Task requirements → Each line below containing the word "name" needs to be shown.
Data provided START
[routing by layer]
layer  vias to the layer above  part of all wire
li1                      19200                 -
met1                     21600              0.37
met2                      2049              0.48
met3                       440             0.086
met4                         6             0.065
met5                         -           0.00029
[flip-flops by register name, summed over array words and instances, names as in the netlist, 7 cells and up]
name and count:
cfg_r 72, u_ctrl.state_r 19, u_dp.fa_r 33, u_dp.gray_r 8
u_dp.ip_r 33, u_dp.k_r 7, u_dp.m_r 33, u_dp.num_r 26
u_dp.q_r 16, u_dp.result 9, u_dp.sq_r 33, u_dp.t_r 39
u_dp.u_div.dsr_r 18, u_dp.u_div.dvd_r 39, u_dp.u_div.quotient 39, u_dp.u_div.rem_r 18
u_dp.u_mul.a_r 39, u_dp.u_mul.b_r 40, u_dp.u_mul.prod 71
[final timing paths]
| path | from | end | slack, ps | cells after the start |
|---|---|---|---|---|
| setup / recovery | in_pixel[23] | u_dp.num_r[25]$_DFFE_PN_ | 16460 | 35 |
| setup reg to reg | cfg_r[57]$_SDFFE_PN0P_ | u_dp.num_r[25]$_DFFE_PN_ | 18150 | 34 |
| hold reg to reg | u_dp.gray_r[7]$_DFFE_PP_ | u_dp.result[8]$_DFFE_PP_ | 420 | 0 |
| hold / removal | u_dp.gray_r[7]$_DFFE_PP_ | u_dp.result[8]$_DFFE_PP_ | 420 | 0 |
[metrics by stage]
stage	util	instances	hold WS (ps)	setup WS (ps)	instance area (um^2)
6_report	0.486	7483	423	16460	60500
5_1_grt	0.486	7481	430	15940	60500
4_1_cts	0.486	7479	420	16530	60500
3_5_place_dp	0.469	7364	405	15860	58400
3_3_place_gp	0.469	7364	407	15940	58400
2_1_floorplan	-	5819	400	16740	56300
Data provided END
Answer to this problem →
[flip-flops by register name, summed over array words and instances, names as in the netlist, 7 cells and up]
name and count:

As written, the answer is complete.